$ cat src/rtl/mem_bus_arbiter.sv
// Two-master round-robin arbiter for a valid/ready memory bus, with a
// watchdog that ends hung or unmapped transfers with an error response.

module mem_bus_arbiter_port #(
  parameter logic [31:0] ERR_RDATA = 32'hDEADBEEF
) (
  input  logic        sel_busy,
  input  logic        sel_tout,
  input  logic        s_ready,
  input  logic [31:0] s_rdata,
  output logic        ready,
  output logic [31:0] rdata,
  output logic        err
);
  assign ready = (sel_busy & s_ready) | sel_tout;
  assign err   = sel_tout;
  assign rdata = sel_tout ? ERR_RDATA : s_rdata;
endmodule

module mem_bus_arbiter #(
  parameter int          TIMEOUT   = 64,
  parameter logic [31:0] ERR_RDATA = 32'hDEADBEEF
) (
  input  logic        clk,
  input  logic        rst_n,
  input  logic        m0_valid,
  output logic        m0_ready,
  input  logic [31:0] m0_addr,
  input  logic [31:0] m0_wdata,
  input  logic [3:0]  m0_wstrb,
  output logic [31:0] m0_rdata,
  output logic        m0_err,
  input  logic        m1_valid,
  output logic        m1_ready,
  input  logic [31:0] m1_addr,
  input  logic [31:0] m1_wdata,
  input  logic [3:0]  m1_wstrb,
  output logic [31:0] m1_rdata,
  output logic        m1_err,
  output logic        s_valid,
  input  logic        s_ready,
  output logic [31:0] s_addr,
  output logic [31:0] s_wdata,
  output logic [3:0]  s_wstrb,
  input  logic [31:0] s_rdata,
  output logic        err_flag,
  output logic [31:0] err_addr,
  input  logic        err_clr
);
  localparam int NUM_M = 2;
  localparam int CW    = (TIMEOUT > 2) ? $clog2(TIMEOUT) : 1;

  typedef enum logic [1:0] {IDLE, BUSY, TOUT} state_t;

  state_t  state, state_d;
  logic    owner, owner_d, last, last_d;
  logic [CW-1:0] cnt, cnt_d;

  logic [NUM_M-1:0]       mv;
  logic [NUM_M-1:0][31:0] maddr, mwdata, m_rdata;
  logic [NUM_M-1:0][3:0]  mwstrb;
  logic [NUM_M-1:0]       m_ready, m_err;
  logic                   sel;

  assign mv     = {m1_valid, m0_valid};
  assign maddr  = {m1_addr,  m0_addr};
  assign mwdata = {m1_wdata, m0_wdata};
  assign mwstrb = {m1_wstrb, m0_wstrb};

  always_ff @(posedge clk or negedge rst_n) begin
    if (!rst_n) begin
      state <= IDLE;
      owner <= 1'b0;
      last  <= 1'b1;
      cnt   <= '0;
    end else begin
      state <= state_d;
      owner <= owner_d;
      last  <= last_d;
      cnt   <= cnt_d;
    end
  end

  always_comb begin
    state_d = state;
    owner_d = owner;
    last_d  = last;
    cnt_d   = cnt;
    case (state)
      IDLE: if (|mv) begin
        state_d = BUSY;
        cnt_d   = '0;
        owner_d = (mv == 2'b11) ? ~last : mv[1];
      end
      BUSY: begin
        // A late s_ready beats the watchdog in the same cycle.
        if (s_ready) begin
          state_d = IDLE;
          last_d  = owner;
          cnt_d   = '0;
        end else if (!mv[owner]) begin
          state_d = IDLE;
          cnt_d   = '0;
        end else if (cnt == CW'(TIMEOUT - 1)) begin
          state_d = TOUT;
          cnt_d   = '0;
        end else begin
          cnt_d = cnt + 1'b1;
        end
      end
      TOUT: begin
        state_d = IDLE;
        last_d  = owner;
      end
      default: state_d = IDLE;
    endcase
  end

  // Outside BUSY the slave mux parks on master 0.
  assign sel     = (state == BUSY) ? owner : 1'b0;
  assign s_valid = (state == BUSY) & mv[owner];
  assign s_addr  = maddr[sel];
  assign s_wdata = mwdata[sel];
  assign s_wstrb = mwstrb[sel];

  for (genvar i = 0; i < NUM_M; i++) begin : g_port
    mem_bus_arbiter_port #(.ERR_RDATA(ERR_RDATA)) u_port (
      .sel_busy (state == BUSY && owner == 1'(i)),
      .sel_tout (state == TOUT && owner == 1'(i)),
      .s_ready  (s_ready),
      .s_rdata  (s_rdata),
      .ready    (m_ready[i]),
      .rdata    (m_rdata[i]),
      .err      (m_err[i])
    );
  end

  assign m0_ready = m_ready[0];
  assign m0_rdata = m_rdata[0];
  assign m0_err   = m_err[0];
  assign m1_ready = m_ready[1];
  assign m1_rdata = m_rdata[1];
  assign m1_err   = m_err[1];

  always_ff @(posedge clk or negedge rst_n) begin
    if (!rst_n) begin
      err_flag <= 1'b0;
      err_addr <= '0;
    end else if (state == TOUT) begin
      err_flag <= 1'b1;
      err_addr <= maddr[owner];
    end else if (err_clr) begin
      err_flag <= 1'b0;
    end
  end
endmodule

$ cat config.mk
export PLATFORM = sky130hd
export DESIGN_NAME = mem_bus_arbiter
export DESIGN_NICKNAME = d
export VERILOG_FILES = /design/src/rtl/mem_bus_arbiter.sv
export SDC_FILE = /design/constraint.sdc
export NUM_CORES = 1
export LEC_CHECK = 0
export CAP_MARGIN = 10
export CORE_AREA = 5 5 129 131
export DETAILED_ROUTE_END_ITERATION = 12
export DIE_AREA = 0 0 134 136
export PLACE_DENSITY = 0.67
export RECOVER_POWER = 50
export SYNTH_ARGS = -nofsm -noshare
export SYNTH_HDL_FRONTEND = slang
export SYNTH_SLANG_ARGS = --single-unit
export TNS_END_PERCENT = 50
$ cat constraint.sdc
create_clock -name clk -period 1.7 [get_ports clk]
set_input_delay 0.34 -clock clk [delete_from_list [all_inputs] [get_ports clk]]
set_output_delay 0.34 -clock clk [all_outputs]
set_load 0.02 [all_outputs]
---- Word-level counts from Yosys, hierarchy flattened ----
Index checks and enable logic that the tools add are counted.
storage, ports and cells
  flip-flop bits (word level) ............. 43
  input port bits ......................... 174
  output and inout bits ................... 170
  logic and storage cells ................. 64
cells by class
  add/sub/neg operators ................... 1
  order comparisons ....................... 2
  equality and inequality tests ........... 7
  muxes and demuxes ....................... 28
  bitwise gates (word level) .............. 7
  reductions and logical operators ........ 13
operator list
  operator                                                                       number
  32-bit two-way mux                                                             8
  6-bit two-way mux                                                              4
  6-bit one-hot mux with 2 select lines                                          1
  2-bit two-way mux                                                              4
  4-bit two-way mux                                                              2
  2-bit AND reduction                                                            4
  1-bit two-way mux                                                              7
  6-bit by 1-bit adder with 6-bit output (second input constant)                 1
  6-bit equality test (second input constant)                                    1
  2-bit nonzero test                                                             3
  2-bit equality test (second input constant)                                    2
  1-bit logical AND                                                              4
  1-bit by 2-bit less-than comparator with 1-bit output (second input constant)  2
  2-bit inequality test (second input constant)                                  2
  4-bit inequality test (second input constant)                                  1
  2-bit one-hot mux with 2 select lines                                          1
  1-bit AND                                                                      3
  2-bit by 1-bit equality test with 1-bit output (second input constant)         1
  2-bit logical NOT                                                              1
  1-bit inverter                                                                 2
  1-bit bitwise OR                                                               2
  1-bit one-hot mux with 2 select lines                                          1
  2-bit OR reduction                                                             1

---- Depth between registers and ports, before layout ----
  word-level depth ........................ 5
  gate-level depth with buffers ........... 6
  gate-level depth less buffers ........... 5

---- By module ----
Synthesis repeated with hierarchy kept, for this count alone.
second synthesis, totals
  cell total of the unflattened synthesis .. 352
  area, all modules ....................... 3300.7 um^2
modules (own cells, without submodules)
  module                times used  cells each  area an instance (um^2)  sequential area each (um^2)
  mem_bus_arbiter       1           278         2827.7                   1077.3
  mem_bus_arbiter_port  2           37          236.5                    0.0

---- Worst setup path after synthesis ----
Ideal clock, no wire load.
  kind .................................... register to output
  start point ............................. register state[1]
  end point ............................... output m0_rdata[18]
  arrival time ............................ 1.339 ns
  required time ........................... 1.360 ns
  setup slack ............................. 0.021 ns
  cell stages (with the launch flop) ...... 6
  path buffers ............................ 2
  path through ............................ dfrtp_1 buf_2 nand2b_1 nor2_2 clkbuf_1 or2_2
between the ends
  word-level cells in the longest chain between the ends .. 3
ends and longest elaborated chain
  item                      line  source
  start: declaration        55    state_t state, state_d;
  start signal: assignment  77    state <= state_d;
  2-bit equality test       129   .sel_tout (state == TOUT && owner == 1'(i)),
  1-bit logical AND         129
  via m0_err                32    output logic m0_err,
  32-bit two-way mux        17    assign rdata = sel_tout ? ERR_RDATA : s_rdata;
  end: declaration          31    output logic [31:0] m0_rdata,
The timed path passes the listed nets, and every way through them passes these cells.

---- Final worst setup path ----
  start point ............................. register state[1]
  end point ............................... output m0_rdata[6]
between the ends
  word-level cells in the longest chain between the ends .. 3
ends and longest elaborated chain
  item                 line
  2-bit equality test  129
  1-bit logical AND    129
  32-bit two-way mux   17
Every way passes these cells.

..........

▶ _About this exercise_
Copy all lines from the material above that hold the word "operators".

▶ _Solution to the exercise_
  add/sub/neg operators ................... 1
  reductions and logical operators ........ 13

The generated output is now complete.